Mutation, selection, and quantitative genetic architecture of susceptibility to bacterial pathogens in C. elegans

Understanding the evolutionary and genetic underpinnings of susceptibility to pathogens is of fundamental importance across a wide swathe of biology. Much theoretical and empirical effort has focused on genetic variants of large effect, but pathogen susceptibility often appears to be a polygenic complex trait. Here we investigate the quantitative genetics of survival over 120 hours of exposure ("susceptibility") of C. elegans to three bacterial pathogens of varying virulence, along with the non-pathogenic OP50 strain of E. coli.
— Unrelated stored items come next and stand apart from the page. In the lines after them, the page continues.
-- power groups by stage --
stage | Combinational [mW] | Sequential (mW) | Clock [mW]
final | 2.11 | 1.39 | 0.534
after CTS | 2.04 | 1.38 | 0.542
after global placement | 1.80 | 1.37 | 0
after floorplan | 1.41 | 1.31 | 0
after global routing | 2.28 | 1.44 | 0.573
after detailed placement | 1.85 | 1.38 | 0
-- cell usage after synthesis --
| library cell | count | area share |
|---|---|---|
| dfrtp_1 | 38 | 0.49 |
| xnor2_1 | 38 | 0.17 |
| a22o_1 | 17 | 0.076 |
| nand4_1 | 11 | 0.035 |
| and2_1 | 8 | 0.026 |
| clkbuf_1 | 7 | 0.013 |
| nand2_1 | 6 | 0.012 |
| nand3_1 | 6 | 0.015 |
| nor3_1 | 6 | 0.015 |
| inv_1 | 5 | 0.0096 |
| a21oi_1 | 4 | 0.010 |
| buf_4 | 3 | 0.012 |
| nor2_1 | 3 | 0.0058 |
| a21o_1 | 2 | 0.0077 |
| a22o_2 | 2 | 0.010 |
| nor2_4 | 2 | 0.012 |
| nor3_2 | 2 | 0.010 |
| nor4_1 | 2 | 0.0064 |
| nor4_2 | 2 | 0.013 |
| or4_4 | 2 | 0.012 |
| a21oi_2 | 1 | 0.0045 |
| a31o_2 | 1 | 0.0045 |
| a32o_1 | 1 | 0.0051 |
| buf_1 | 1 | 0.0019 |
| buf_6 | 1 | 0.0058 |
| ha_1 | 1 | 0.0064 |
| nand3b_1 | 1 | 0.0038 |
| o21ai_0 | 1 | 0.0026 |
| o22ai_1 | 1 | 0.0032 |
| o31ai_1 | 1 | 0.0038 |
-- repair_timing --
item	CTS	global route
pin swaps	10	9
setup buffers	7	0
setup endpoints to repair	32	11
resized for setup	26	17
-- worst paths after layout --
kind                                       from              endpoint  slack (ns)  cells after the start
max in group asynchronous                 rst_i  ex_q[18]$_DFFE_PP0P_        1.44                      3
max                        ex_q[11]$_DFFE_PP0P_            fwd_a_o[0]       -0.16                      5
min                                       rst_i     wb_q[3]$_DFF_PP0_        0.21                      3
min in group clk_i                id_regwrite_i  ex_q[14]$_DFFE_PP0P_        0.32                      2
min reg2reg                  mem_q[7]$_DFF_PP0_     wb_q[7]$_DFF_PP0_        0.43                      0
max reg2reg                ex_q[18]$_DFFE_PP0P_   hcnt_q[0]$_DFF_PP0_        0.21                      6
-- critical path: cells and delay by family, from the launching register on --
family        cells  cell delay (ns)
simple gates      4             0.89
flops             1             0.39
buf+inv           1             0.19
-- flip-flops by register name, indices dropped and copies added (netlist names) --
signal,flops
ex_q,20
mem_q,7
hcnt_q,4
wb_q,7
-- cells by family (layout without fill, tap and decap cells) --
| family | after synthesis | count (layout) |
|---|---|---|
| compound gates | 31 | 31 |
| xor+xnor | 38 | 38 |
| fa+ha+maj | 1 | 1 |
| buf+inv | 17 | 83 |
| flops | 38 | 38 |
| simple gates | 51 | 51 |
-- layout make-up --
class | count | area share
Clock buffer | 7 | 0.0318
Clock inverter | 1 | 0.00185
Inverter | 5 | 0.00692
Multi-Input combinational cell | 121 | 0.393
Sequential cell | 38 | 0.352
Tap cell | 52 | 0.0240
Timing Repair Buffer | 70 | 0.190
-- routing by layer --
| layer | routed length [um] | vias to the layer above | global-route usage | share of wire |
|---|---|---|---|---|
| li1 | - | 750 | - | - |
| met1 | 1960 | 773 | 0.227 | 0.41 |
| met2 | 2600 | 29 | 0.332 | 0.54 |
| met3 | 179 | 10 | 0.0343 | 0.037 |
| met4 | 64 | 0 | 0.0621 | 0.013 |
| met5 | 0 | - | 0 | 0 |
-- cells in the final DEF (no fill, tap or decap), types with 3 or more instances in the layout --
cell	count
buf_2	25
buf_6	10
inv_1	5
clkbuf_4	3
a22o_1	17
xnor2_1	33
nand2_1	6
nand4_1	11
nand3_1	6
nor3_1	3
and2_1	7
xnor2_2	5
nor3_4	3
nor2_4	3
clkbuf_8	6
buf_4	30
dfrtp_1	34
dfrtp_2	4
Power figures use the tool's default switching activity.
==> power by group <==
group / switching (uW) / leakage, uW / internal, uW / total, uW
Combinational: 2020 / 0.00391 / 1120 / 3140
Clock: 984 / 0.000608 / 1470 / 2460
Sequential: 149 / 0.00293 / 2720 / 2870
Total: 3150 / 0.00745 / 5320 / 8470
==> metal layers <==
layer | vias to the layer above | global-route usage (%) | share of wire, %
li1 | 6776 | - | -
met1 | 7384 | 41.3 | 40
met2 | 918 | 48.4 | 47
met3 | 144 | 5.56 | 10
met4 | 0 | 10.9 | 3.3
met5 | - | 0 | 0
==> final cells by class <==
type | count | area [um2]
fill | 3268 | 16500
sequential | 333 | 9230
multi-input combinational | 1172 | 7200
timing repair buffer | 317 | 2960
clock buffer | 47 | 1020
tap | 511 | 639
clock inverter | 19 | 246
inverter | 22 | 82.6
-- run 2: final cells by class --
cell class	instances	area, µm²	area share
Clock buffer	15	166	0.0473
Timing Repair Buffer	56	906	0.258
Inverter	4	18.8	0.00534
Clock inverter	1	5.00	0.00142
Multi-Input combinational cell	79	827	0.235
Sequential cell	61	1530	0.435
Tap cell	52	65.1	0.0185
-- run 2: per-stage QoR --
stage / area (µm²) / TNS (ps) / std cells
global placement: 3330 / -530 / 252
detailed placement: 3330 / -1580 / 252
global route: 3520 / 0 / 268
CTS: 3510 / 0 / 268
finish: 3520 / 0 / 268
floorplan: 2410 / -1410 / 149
<file path="config.mk">
export PLATFORM = sky130hd
export DESIGN_NAME = det_session_arbiter_flat
export DESIGN_NICKNAME = d
export VERILOG_FILES = /design/src/rtl/det_session_arbiter_if.sv /design/src/rtl/det_session_arbiter.sv /design/src/flat_wrapper.sv
export SDC_FILE = /design/constraint.sdc
export NUM_CORES = 1
export LEC_CHECK = 0
export BUFFER_PORTS_ARGS = -buffer_cell sky130_fd_sc_hd__buf_2
export CORE_MARGIN = 4
export CORE_UTILIZATION = 35
export DETAILED_ROUTE_END_ITERATION = 10
export SLEW_MARGIN = 20
export SYNTH_ARGS = -nofsm -noshare
export SYNTH_HDL_FRONTEND = slang
export SYNTH_SLANG_ARGS = --single-unit
</file>
<file path="constraint.sdc">
create_clock -name CLK -period 2.1 [get_ports CLK]
set_clock_uncertainty 0.2 [all_clocks]
set_input_delay 0.21 -clock CLK [delete_from_list [all_inputs] [get_ports CLK]]
set_output_delay 0.21 -clock CLK [all_outputs]
set_load 0.02 [all_outputs]
</file>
We compare the genetic (co)variance input by spontaneous mutations accumulated under minimal selection to the standing genetic (co)variance in a set of ~50 wild isolates. Three conclusions emerge. First, with one exception, mutations increase susceptibility to pathogens, and susceptibility is uncorrelated with fitness in the absence of pathogens. Second, the orientation in trait space of the heritable (co)variance of wild isolates is sufficiently explained by mutation. However, pathogen susceptibility is clearly under purifying, apparently directional, selection of magnitude similar to that of competitive fitness in the MA conditions. The results provide no evidence for fitness tradeoffs between pathogen susceptibility and fitness in the absence of pathogens, nor that balancing selection is important in maintaining genetic variation for susceptibility to these bacterial pathogens.